Action item>
Write out, word for word, the part of the listing below that opens with the line containing "-- timing repair" and closes with the line containing "-- registers in", keeping both of those lines and adding no others.

Supplied material>

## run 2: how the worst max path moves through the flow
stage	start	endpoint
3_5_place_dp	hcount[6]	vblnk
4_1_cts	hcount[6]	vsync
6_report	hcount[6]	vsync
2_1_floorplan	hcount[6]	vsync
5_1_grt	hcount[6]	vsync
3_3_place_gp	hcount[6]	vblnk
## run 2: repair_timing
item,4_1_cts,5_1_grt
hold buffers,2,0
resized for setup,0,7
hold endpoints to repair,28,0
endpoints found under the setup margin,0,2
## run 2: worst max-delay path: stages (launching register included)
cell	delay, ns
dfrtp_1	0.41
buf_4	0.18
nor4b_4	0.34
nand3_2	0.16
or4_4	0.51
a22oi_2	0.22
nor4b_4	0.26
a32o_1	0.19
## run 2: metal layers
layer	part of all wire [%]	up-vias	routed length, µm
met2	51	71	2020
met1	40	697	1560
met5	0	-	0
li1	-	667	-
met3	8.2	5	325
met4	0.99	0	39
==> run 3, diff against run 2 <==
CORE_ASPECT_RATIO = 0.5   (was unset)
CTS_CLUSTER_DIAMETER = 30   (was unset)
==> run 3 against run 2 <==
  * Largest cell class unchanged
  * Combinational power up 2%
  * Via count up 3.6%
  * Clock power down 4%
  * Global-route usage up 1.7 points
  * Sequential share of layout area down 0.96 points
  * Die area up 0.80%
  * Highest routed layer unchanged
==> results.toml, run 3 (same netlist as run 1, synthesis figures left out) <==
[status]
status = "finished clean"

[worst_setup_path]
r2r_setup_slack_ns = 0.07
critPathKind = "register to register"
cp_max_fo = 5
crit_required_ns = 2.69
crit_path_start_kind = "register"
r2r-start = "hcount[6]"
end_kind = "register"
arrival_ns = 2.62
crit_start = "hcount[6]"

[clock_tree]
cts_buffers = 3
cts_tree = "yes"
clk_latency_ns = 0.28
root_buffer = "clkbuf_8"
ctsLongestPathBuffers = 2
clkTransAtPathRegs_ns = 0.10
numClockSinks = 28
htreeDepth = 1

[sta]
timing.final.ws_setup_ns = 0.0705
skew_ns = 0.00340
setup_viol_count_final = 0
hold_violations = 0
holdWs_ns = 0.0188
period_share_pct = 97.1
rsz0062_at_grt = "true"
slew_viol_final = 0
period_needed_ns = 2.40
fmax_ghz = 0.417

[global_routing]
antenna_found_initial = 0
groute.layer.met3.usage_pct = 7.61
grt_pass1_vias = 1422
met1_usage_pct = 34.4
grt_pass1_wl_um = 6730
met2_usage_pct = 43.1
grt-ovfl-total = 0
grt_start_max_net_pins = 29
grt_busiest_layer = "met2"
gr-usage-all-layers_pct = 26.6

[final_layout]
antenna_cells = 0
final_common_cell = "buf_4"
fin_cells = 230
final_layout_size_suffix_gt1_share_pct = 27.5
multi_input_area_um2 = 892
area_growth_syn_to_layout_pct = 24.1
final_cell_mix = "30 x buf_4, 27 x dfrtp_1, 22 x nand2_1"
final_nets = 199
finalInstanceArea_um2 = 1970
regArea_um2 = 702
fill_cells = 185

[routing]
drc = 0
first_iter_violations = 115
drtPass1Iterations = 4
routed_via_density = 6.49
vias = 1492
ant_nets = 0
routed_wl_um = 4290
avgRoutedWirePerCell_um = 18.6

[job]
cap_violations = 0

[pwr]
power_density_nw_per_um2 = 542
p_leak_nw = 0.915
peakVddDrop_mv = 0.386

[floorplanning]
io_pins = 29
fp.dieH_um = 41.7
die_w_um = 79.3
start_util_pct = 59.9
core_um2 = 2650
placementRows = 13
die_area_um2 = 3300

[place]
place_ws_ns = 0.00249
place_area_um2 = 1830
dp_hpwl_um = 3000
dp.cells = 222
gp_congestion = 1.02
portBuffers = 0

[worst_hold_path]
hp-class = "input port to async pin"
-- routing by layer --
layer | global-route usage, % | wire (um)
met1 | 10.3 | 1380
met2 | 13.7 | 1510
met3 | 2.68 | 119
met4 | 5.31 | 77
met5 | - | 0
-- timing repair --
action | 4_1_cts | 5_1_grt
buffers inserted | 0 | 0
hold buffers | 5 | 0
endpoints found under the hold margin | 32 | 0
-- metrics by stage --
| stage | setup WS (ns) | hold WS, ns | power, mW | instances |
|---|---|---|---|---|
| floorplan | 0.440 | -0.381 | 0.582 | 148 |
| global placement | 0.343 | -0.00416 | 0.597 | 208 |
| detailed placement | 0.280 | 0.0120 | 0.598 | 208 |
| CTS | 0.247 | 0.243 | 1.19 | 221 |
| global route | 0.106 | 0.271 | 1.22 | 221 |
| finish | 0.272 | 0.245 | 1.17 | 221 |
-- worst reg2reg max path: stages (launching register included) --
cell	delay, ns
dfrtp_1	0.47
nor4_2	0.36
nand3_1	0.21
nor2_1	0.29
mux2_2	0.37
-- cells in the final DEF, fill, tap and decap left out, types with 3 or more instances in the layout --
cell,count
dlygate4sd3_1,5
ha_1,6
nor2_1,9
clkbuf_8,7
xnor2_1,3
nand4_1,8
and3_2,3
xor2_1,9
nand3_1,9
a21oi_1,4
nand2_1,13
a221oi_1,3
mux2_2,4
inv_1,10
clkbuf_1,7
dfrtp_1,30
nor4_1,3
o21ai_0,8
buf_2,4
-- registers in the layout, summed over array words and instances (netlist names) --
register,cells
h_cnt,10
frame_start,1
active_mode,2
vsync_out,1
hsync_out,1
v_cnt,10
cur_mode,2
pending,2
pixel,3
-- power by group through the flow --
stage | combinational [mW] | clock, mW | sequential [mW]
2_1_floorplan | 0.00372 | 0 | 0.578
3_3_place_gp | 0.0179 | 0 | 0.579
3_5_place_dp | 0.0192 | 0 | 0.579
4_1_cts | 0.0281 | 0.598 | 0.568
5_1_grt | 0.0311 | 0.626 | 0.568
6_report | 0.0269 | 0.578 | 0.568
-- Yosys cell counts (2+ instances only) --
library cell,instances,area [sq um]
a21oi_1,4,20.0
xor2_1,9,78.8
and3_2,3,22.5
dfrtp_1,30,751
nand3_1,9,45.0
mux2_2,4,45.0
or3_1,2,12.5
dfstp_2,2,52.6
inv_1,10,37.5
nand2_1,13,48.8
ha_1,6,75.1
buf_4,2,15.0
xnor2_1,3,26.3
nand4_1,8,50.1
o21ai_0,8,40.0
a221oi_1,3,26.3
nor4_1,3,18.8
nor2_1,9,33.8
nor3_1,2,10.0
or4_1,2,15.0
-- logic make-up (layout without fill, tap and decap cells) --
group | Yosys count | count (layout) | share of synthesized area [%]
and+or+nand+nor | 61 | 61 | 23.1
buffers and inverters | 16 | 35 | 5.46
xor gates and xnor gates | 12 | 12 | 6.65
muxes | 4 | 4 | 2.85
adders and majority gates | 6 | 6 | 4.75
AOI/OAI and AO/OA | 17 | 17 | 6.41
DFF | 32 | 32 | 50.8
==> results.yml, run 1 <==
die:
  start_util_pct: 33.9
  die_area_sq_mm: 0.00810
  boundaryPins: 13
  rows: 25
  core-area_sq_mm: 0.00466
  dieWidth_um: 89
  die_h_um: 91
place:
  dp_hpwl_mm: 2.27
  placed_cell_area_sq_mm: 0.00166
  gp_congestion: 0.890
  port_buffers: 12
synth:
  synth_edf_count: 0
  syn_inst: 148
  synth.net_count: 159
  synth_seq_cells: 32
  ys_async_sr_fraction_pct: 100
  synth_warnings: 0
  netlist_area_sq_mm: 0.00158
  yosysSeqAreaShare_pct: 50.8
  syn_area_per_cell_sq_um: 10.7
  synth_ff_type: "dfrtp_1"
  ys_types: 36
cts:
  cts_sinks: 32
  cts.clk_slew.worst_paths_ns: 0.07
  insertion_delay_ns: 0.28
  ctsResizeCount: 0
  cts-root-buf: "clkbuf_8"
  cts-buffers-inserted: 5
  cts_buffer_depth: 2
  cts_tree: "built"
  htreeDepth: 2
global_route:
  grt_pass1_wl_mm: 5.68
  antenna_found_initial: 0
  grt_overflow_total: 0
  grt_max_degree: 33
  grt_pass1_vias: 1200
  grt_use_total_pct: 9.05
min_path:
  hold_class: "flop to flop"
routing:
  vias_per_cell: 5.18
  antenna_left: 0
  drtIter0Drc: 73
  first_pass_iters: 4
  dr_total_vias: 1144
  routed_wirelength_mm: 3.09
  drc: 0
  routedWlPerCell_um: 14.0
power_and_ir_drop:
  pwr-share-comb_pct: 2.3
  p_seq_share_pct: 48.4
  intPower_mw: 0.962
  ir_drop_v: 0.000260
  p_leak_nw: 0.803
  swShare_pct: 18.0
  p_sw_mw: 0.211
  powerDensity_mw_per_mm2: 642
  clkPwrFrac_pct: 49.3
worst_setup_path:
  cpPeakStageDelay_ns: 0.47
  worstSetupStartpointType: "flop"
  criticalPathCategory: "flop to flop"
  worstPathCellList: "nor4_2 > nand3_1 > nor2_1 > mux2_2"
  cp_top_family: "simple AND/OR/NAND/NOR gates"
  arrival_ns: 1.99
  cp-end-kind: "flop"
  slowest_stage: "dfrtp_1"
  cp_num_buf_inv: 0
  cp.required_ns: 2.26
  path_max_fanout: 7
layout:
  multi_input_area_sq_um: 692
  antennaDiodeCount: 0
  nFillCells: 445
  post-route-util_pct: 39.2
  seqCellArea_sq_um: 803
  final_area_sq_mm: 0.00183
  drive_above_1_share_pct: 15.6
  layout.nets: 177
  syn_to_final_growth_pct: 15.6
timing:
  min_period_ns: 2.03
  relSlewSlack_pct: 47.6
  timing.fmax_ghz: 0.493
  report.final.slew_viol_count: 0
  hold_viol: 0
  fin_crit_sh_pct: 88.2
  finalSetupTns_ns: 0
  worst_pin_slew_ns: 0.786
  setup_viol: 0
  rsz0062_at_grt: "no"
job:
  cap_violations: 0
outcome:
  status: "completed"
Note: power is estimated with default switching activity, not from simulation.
==> src/rtl/nibble_serial_subtractor.sv <==
// Nibble-serial subtractor: diff = a - b - bin through one 4-bit look-ahead slice, LSB nibble first.
// Optional SUB_COMPARE_FLAGS_EN adds unsigned/signed less-than outputs ltu and lts.
module nibble_serial_subtractor #(
  parameter int unsigned WIDTH = 16
) (
  input  logic             clk,
  input  logic             rst,
  input  logic             start,
  input  logic [WIDTH-1:0] a,
  input  logic [WIDTH-1:0] b,
  input  logic             bin,
  output logic             busy,
  output logic             done,
  output logic [WIDTH-1:0] diff,
  output logic             bout,
  output logic             zero,
`ifdef SUB_COMPARE_FLAGS_EN
  output logic             ltu,
  output logic             lts,
`endif
  output logic             ovf
);

  localparam int unsigned N  = WIDTH / 4;
  localparam int unsigned KW = (N > 1) ? $clog2(N) : 1;

  typedef enum logic [1:0] {IDLE, RUN, DONE} state_t;

  state_t           state_q, state_d;
  logic [WIDTH-1:0] a_q, a_d, b_q, b_d;
  logic             borrow_q, borrow_d;
  logic [KW-1:0]    k_q, k_d;
  logic [WIDTH-5:0] res_q, res_d;
  logic             busy_q, busy_d, done_q, done_d;
  logic [WIDTH-1:0] diff_q, diff_d;
  logic             bout_q, bout_d, zero_q, zero_d, ovf_q, ovf_d;
`ifdef SUB_COMPARE_FLAGS_EN
  logic             ltu_q, ltu_d, lts_q, lts_d;
`endif

  // Look-ahead slice on the low nibble of the shifting operand registers: a + ~b + ~borrow
  logic [3:0]       x, y, p, g, sum;
  logic [4:0]       c;
  logic [WIDTH-1:0] full;

  assign x    = a_q[3:0];
  assign y    = ~b_q[3:0];
  assign p    = x ^ y;
  assign g    = x & y;
  assign c[0] = ~borrow_q;
  assign c[1] = g[0] | (p[0] & c[0]);
  assign c[2] = g[1] | (p[1] & g[0]) | (p[1] & p[0] & c[0]);
  assign c[3] = g[2] | (p[2] & g[1]) | (p[2] & p[1] & g[0]) | (p[2] & p[1] & p[0] & c[0]);
  assign c[4] = g[3] | (p[3] & g[2]) | (p[3] & p[2] & g[1]) | (p[3] & p[2] & p[1] & g[0])
              | (p[3] & p[2] & p[1] & p[0] & c[0]);
  assign sum  = p ^ c[3:0];
  assign full = {sum, res_q};

  // Next-state and registered-output logic
  always_comb begin
    state_d  = state_q;
    a_d      = a_q;
    b_d      = b_q;
    borrow_d = borrow_q;
    k_d      = k_q;
    res_d    = res_q;
    diff_d   = diff_q;
    bout_d   = bout_q;
    zero_d   = zero_q;
    ovf_d    = ovf_q;
`ifdef SUB_COMPARE_FLAGS_EN
    ltu_d    = ltu_q;
    lts_d    = lts_q;
`endif

    unique case (state_q)
      IDLE, DONE: begin
        if (start) begin
          state_d  = RUN;
          a_d      = a;
          b_d      = b;
          borrow_d = bin;
          k_d      = '0;
        end else begin
          state_d  = IDLE;
        end
      end
      RUN: begin
        a_d      = a_q >> 4;
        b_d      = b_q >> 4;
        borrow_d = ~c[4];
        k_d      = k_q + KW'(1);
        res_d    = full[WIDTH-1:4];
        // Final nibble: publish the whole result at once, never partial nibbles
        if (k_q == KW'(N - 1)) begin
          state_d = DONE;
          diff_d  = full;
          bout_d  = ~c[4];
          zero_d  = (full == '0);
          ovf_d   = c[3] ^ c[4];
`ifdef SUB_COMPARE_FLAGS_EN
          ltu_d   = ~c[4];
          lts_d   = full[WIDTH-1] ^ c[3] ^ c[4];
`endif
        end
      end
      default: state_d = IDLE;
    endcase

    busy_d = (state_d == RUN);
    done_d = (state_d == DONE);
  end

  always_ff @(posedge clk) begin
    if (rst) begin
      state_q  <= IDLE;
      a_q      <= '0;
      b_q      <= '0;
      borrow_q <= 1'b0;
      k_q      <= '0;
      res_q    <= '0;
      busy_q   <= 1'b0;
      done_q   <= 1'b0;
      diff_q   <= '0;
      bout_q   <= 1'b0;
      zero_q   <= 1'b0;
      ovf_q    <= 1'b0;
`ifdef SUB_COMPARE_FLAGS_EN
      ltu_q    <= 1'b0;
      lts_q    <= 1'b0;
`endif
    end else begin
      state_q  <= state_d;
      a_q      <= a_d;
      b_q      <= b_d;
      borrow_q <= borrow_d;
      k_q      <= k_d;
      res_q    <= res_d;
      busy_q   <= busy_d;
      done_q   <= done_d;
      diff_q   <= diff_d;
      bout_q   <= bout_d;
      zero_q   <= zero_d;
      ovf_q    <= ovf_d;
`ifdef SUB_COMPARE_FLAGS_EN
      ltu_q    <= ltu_d;
      lts_q    <= lts_d;
`endif
    end
  end

  assign busy = busy_q;
  assign done = done_q;
  assign diff = diff_q;
  assign bout = bout_q;
  assign zero = zero_q;
  assign ovf  = ovf_q;
`ifdef SUB_COMPARE_FLAGS_EN
  assign ltu  = ltu_q;
  assign lts  = lts_q;
`endif

endmodule
**config.mk**
```make
export PLATFORM = sky130hd
export DESIGN_NAME = draw_rect_fill
export DESIGN_NICKNAME = d
export VERILOG_FILES = /design/src/rtl/draw_rect_fill.sv
export SDC_FILE = /design/constraint.sdc
export NUM_CORES = 1
export LEC_CHECK = 0
export BUFFER_PORTS_ARGS = -buffer_cell sky130_fd_sc_hd__clkbuf_2
export CORE_ASPECT_RATIO = 1.5
export CORE_MARGIN = 2
export CORE_UTILIZATION = 63
export DETAILED_ROUTE_END_ITERATION = 8
export HOLD_SLACK_MARGIN = 0.03
export PLACE_DENSITY = 0.91
export REMOVE_ABC_BUFFERS = 1
export SYNTH_ARGS = -nofsm -noshare
export SYNTH_HDL_FRONTEND = slang
export SYNTH_SLANG_ARGS = --single-unit
```
**constraint.sdc**
```tcl
create_clock -name clk100 -period 11 [get_ports clk100]
set_clock_uncertainty 0.1 [all_clocks]
set_input_delay 2.2 -clock clk100 [delete_from_list [all_inputs] [get_ports clk100]]
set_output_delay 2.2 -clock clk100 [all_outputs]
set_load 0.05 [all_outputs]
```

Solved problem>
-- timing repair --
action | 4_1_cts | 5_1_grt
buffers inserted | 0 | 0
hold buffers | 5 | 0
endpoints found under the hold margin | 32 | 0
-- metrics by stage --
| stage | setup WS (ns) | hold WS, ns | power, mW | instances |
|---|---|---|---|---|
| floorplan | 0.440 | -0.381 | 0.582 | 148 |
| global placement | 0.343 | -0.00416 | 0.597 | 208 |
| detailed placement | 0.280 | 0.0120 | 0.598 | 208 |
| CTS | 0.247 | 0.243 | 1.19 | 221 |
| global route | 0.106 | 0.271 | 1.22 | 221 |
| finish | 0.272 | 0.245 | 1.17 | 221 |
-- worst reg2reg max path: stages (launching register included) --
cell	delay, ns
dfrtp_1	0.47
nor4_2	0.36
nand3_1	0.21
nor2_1	0.29
mux2_2	0.37
-- cells in the final DEF, fill, tap and decap left out, types with 3 or more instances in the layout --
cell,count
dlygate4sd3_1,5
ha_1,6
nor2_1,9
clkbuf_8,7
xnor2_1,3
nand4_1,8
and3_2,3
xor2_1,9
nand3_1,9
a21oi_1,4
nand2_1,13
a221oi_1,3
mux2_2,4
inv_1,10
clkbuf_1,7
dfrtp_1,30
nor4_1,3
o21ai_0,8
buf_2,4
-- registers in the layout, summed over array words and instances (netlist names) --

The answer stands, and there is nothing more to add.